Eric asked whether I had the Joker implanted in my brain since I cackled a lot: nope! Then he asked whether I'd had a sour jellybean since one of my responses was sour.. that, or I wanted to stick jellybeans up everyone's nose to implant nose chips. I gave him a sour face in response, but he said that he saw a smile.. I wish I could repress the amusement reflex, heh. At church, he asked whether I was allergic to pollen since he had plenty on his knapsack and could make me sneeze: I thought he said "falling," and responded "Of course not!" Later, I learned that he's going to that conference on Mother's Day weekend.. no backup for me, which is probably a good thing since it also coincides with my mom's birthday and she'd be pissed off if I didn't do anything for it with her. (but I did buy her a card and book... hehehe)

During Bible Study, the group talked about judging Christians for what they did.

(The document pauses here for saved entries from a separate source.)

What follows belongs to an exercise in optimizing a design on an open flow for small area and few clock cycles; a production flow would make more cautious choices.
Only simulation tests tie the RTL to the original design; equivalence was not proved.
Power and IR drop assume default switching activity.

`design/flow/config.mk`:
```
export PLATFORM = sky130hd
export DESIGN_NAME = led_pixel_spi_encoder_core
export DESIGN_NICKNAME = led_pixel_spi_encoder_core
export VERILOG_FILES = /design/flow/design.v
export SDC_FILE = /design/flow/constraint.sdc
export NUM_CORES = 4
export LEC_CHECK = 0
export CAP_MARGIN = 20
export CORE_MARGIN = 2
export CORE_UTILIZATION = 50
export CTS_BUF_LIST = sky130_fd_sc_hd__clkbuf_8
export PLACE_DENSITY = 0.8
export SETUP_SLACK_MARGIN = 0.1
export SLEW_MARGIN = 20
```
`design/flow/standard.sh`:
```
#!/bin/bash
# synth_recipe.tcl (not shown) runs the flow's synth.tcl, then flattens the netlist and writes it again
# the make line also repeats each setting of config.mk as NAME=value (left out here)
make -C /OpenROAD-flow-scripts/flow DESIGN_CONFIG=/design/flow/config.mk WORK_HOME=/design/flow/orfs CLKGATE_MAP_FILE= SYNTH_SCRIPT=/design/flow/synth_recipe.tcl "${@:-finish}"
```
`design/flow/flow/run.sh`:
```
#!/bin/bash
# Standard ORFS layout, with the port buffers made from the smallest buffer cell.
set -euo pipefail
export BUFFER_PORTS_ARGS="-buffer_cell sky130_fd_sc_hd__buf_1"
bash standard.sh > standard_flow.log 2>&1
```
`design/flow/constraint.sdc`:
```
create_clock -name core_clock -period 5.5 [get_ports {clk}]
set_input_delay 1.1000 -clock core_clock [delete_from_list [all_inputs] [get_ports {clk}]]
set_output_delay 1.1000 -clock core_clock [all_outputs]
set_load 0.01 [all_outputs]
```
What follows belongs to an exercise in optimizing a design on an open flow for small area; a production flow would make more cautious choices. Function was checked by simulation only, so behaviour that the tests miss may differ from the original. Power is estimated from default activity; no workload was simulated.

==> flow/design.v (excerpt) <==
module coherent_dcache #(
   parameter int SETS  = 16,
   parameter int CPUID = 0
) (
   input  logic        CLK,
   input  logic        nRST,
   input  logic        dmemREN,
   input  logic        dmemWEN,
   input  logic [31:0] dmemaddr,
   input  logic [31:0] dmemstore,
   input  logic        halt,
   output logic [31:0] dmemload,
   output logic        dhit,
   output logic        flushed,
   output logic        dREN,
   output logic        dWEN,
   output logic [31:0] daddr,
   output logic [31:0] dstore,
   input  logic [31:0] dload,
   input  logic        dwait,
   output logic        cctrans,
   output logic        ccwrite,
   input  logic        ccwait,
   input  logic        ccinv,
   input  logic [31:0] ccsnoopaddr
);
Size in the first run: ~57000 µm² of cells after synthesis.
clock: 10.0 ns
lec_check: 0
cap_margin: 0
core_margin: 2
core_utilization: 65
cts_buf_list: sky130_fd_sc_hd__clkbuf_4
slew_margin: 0
run.sh (not shown) runs the stock make flow with config.mk's settings and CLKGATE_MAP_FILE= SYNTH_SCRIPT=/design/flow/synth_recipe.tcl, a recipe that flattens the netlist after the stock synthesis.
The first run completed without violations.
Next try:
- CAP_MARGIN: 0 -> 20
- CORE_UTILIZATION: 65 -> 40
- CTS_BUF_LIST: sky130_fd_sc_hd__clkbuf_4 -> default
- SLEW_MARGIN: 0 -> 20
Result: Synthesized area stays the same. Via count fell by 4.7%. Final area rises by 2.3%. Worst setup slack gets worse by 150 ps.

========
Another version of the RTL of coherent_dcache (not shown whole).
Size: about 2900 cells after synthesis, ~240 I/O pins, roughly 52000 sq um of cells after synthesis.
clock: 10.0 ns
lec_check: 0
abc_area: 1
cap_margin: 10
core_margin: 2
core_utilization: 65
place_density: 0.9
setup_slack_margin: 0.2
slew_margin: 10
standard.sh (not shown) runs the stock make flow with config.mk's settings and CLKGATE_MAP_FILE= SYNTH_SCRIPT=/design/flow/synth_recipe.tcl, a recipe that flattens the netlist after the stock synthesis.
==> flow/flow/run.sh <==
#!/bin/bash
# The standard layout, with three changes to how it is made:
#  - synthesis maps logic with an area-only ABC script (two rounds of choice
#    computation and amap; no buffering or upsizing for delay: the placer's and
#    the later repair steps size what timing needs). Registers are mapped by
#    the unchanged standard script, before ABC.
#  - port buffers are buf_1 cells instead of the default delay-buffer cells.
#  - the clock tree uses clkbuf_8 sink clusters and no dummy loads.
set -euo pipefail
rm -rf scripts_area
cp -r "$FLOW_HOME/scripts" scripts_area
printf 'strash\ndch\namap -F 3 -A 8\nstrash\ndch -f\namap -m -F 3 -A 8\ntopo\n' > scripts_area/abc_area.script
SCRIPTS_DIR="$PWD/scripts_area" bash standard.sh synth > synth.log 2>&1
export BUFFER_PORTS_ARGS="-buffer_cell sky130_fd_sc_hd__buf_1"
export CTS_ARGS="-sink_clustering_enable -repair_clock_nets -dont_use_dummy_load -buf_list sky130_fd_sc_hd__clkbuf_8 -sink_clustering_size 16 -sink_clustering_max_diameter 60"
bash standard.sh > layout.log 2>&1
The starting point completed with no timing, DRC or antenna violations.
==> next run, changes <==
--- a/flow/config.mk
+++ b/flow/config.mk
@@ -9,6 +9,6 @@
 export CAP_MARGIN = 10
 export CORE_MARGIN = 2
-export CORE_UTILIZATION = 65
+export CORE_UTILIZATION = 75
 export PLACE_DENSITY = 0.9
-export SETUP_SLACK_MARGIN = 0.2
+export SETUP_SLACK_MARGIN = 0.3
 export SLEW_MARGIN = 10
The new run completed with no timing, DRC or antenna violations.
Count of clock-buffer cells in the layout went down by 1.
Setup slack gets better by 0.0049 ns.
Fmax stays flat.
Global-route usage grows by 7.9 points.
Cell area stays flat.
Routed wire length rises by a few percent.
Area after synthesis is unchanged.
Via count grows by a few percent.
Combinational power stays flat.
Power barely changes.
==> next run, changes <==
--- a/flow/config.mk
+++ b/flow/config.mk
@@ -9,6 +9,6 @@
 export CAP_MARGIN = 10
 export CORE_MARGIN = 2
-export CORE_UTILIZATION = 75
+export CORE_UTILIZATION = 65
 export PLACE_DENSITY = 0.9
-export SETUP_SLACK_MARGIN = 0.3
+export SETUP_SLACK_MARGIN = 0.4
 export SLEW_MARGIN = 10
What happened: Cell area goes up by 0.61%. Power goes up by 0.99%. Clock-buffer cell count is unchanged. Wire length goes down by 0.86%. Utilization goes down by 11 points. Die area goes up by 15%. Setup slack gets better by 0.012 ns. Via count goes down by 1.2%.

## afterwards: timing with drivers on the ports
The results above use ideal ports. As a check the final layouts listed here were re-extracted and re-timed, cells and wires unchanged.
Step 1 sets driving cells, clkbuf_16 on the clock port and buf_2 on the other inputs (assumed; they add their load-dependent delay and slew).
Step 2 also shifts input and output timing later by t, the mid clock arrival at the registers, as if the neighbouring blocks saw the same clock.
Slacks: ideal / step 1 / step 2; pairs: ideal / step 1.
run | t, ns | slack for setup (ns) | latest minus earliest clock arrival (ns)
the first run of note 1 | 1.301 | 0.284 / 0.261 / 0.261 | 0.129 / 0.128
the second run of note 1 | 0.850 | 0.130 / 0.053 / 0.053 | 0.063 / 0.064
the first run of note 2 | 0.819 | 0.351 / 0.318 / -0.082 | 0.184 / 0.183
the second run of note 2 | 0.797 | 0.356 / 0.329 / 0.329 | 0.120 / 0.121
the third run of note 2 | 0.833 | 0.368 / 0.344 / 0.015 | 0.140 / 0.140
Met with ideal ports but missed after step 2: setup timing in the first run of note 2. For the first run of note 2, which loses most, drivers alone change the setup slack by -0.033 ns; drivers and shift together by -0.433 ns.
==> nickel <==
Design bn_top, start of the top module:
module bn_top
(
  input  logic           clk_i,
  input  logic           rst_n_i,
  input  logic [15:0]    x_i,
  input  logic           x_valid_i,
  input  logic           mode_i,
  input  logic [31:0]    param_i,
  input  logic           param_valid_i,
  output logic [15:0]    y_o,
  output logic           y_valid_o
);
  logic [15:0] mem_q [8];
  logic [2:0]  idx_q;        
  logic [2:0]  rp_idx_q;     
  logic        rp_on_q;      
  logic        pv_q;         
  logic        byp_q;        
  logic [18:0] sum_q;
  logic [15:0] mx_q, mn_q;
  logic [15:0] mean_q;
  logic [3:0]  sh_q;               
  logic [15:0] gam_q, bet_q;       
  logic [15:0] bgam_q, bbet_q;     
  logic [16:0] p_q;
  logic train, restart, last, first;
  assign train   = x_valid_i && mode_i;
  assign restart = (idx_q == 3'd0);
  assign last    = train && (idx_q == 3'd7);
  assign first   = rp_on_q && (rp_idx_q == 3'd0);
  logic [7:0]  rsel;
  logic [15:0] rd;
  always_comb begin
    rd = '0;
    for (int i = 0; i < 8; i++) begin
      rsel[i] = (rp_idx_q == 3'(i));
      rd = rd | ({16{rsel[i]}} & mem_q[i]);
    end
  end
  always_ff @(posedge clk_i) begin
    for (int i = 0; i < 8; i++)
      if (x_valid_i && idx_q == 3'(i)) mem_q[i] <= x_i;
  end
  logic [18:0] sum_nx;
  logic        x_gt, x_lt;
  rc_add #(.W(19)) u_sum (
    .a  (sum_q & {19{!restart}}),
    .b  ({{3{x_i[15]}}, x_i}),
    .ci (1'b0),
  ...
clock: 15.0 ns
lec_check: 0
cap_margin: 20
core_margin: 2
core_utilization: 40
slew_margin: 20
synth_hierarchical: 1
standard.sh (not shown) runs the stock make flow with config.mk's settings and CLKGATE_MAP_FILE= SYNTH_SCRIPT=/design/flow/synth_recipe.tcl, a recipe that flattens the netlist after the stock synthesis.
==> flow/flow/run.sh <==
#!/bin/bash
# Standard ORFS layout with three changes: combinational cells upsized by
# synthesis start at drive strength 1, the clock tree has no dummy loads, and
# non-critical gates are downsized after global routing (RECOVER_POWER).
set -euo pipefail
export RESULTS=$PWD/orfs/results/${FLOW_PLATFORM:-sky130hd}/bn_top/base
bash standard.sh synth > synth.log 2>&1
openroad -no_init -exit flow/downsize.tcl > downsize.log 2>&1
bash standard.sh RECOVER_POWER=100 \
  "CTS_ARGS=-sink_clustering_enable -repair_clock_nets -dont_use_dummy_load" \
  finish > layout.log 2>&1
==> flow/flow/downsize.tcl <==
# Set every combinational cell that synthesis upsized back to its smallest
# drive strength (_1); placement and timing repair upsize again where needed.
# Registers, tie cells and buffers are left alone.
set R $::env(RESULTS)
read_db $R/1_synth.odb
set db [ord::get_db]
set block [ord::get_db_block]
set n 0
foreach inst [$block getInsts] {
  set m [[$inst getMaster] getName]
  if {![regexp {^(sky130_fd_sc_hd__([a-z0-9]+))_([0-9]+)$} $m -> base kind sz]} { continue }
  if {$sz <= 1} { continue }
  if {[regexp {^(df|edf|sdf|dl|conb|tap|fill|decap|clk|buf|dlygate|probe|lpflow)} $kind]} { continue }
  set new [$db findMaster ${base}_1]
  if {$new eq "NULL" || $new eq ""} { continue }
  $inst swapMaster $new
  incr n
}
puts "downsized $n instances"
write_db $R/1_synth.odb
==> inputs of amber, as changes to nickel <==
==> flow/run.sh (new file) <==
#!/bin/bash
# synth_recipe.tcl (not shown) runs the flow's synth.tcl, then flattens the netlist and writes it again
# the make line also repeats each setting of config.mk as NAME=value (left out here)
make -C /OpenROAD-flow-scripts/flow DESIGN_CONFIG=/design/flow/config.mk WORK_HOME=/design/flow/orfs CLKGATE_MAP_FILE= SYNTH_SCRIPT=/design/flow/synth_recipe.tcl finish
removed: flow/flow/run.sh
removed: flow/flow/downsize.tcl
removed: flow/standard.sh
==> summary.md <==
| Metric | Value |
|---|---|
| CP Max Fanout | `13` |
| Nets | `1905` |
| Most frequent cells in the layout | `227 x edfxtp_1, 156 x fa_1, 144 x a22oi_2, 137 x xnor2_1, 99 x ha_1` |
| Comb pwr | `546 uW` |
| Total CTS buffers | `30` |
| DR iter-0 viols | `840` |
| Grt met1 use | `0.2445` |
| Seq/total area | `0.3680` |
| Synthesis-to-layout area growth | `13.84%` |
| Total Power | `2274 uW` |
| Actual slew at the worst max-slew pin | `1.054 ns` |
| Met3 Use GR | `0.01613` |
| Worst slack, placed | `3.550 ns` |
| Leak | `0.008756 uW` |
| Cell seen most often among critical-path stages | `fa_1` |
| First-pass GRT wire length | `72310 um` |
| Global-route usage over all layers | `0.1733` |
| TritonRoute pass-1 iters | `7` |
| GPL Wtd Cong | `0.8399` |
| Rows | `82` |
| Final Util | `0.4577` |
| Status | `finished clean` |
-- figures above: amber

There were a few things that professing Christians could do which would make us not associate with them anymore: allowing non-Christians to lead Bible Study (a problem which has arisen in the past with our Fellowships), being homosexual (Kevin says his supervisor is a deacon in a gay church downtown), cheating on someone in a relationship, etc. It was a cool discussion... afterwards, we figured out what to do next week for the Bible Study outing. For some reason, Billy and Karen left it up to ME what we should do: I guess because I'd be coming from Richmond. As it was, we decided on the Cactus Club near Lansdowne at 8 next Friday, then maybe we'd go for dessert later at some bubble tea house Billy found. Fine with me... I'll leave here by 7:20 to hopefully get there by 8-ish! Active stuff isn't my thing for some reason.. they could hang out here too, but there isn't much for them to do!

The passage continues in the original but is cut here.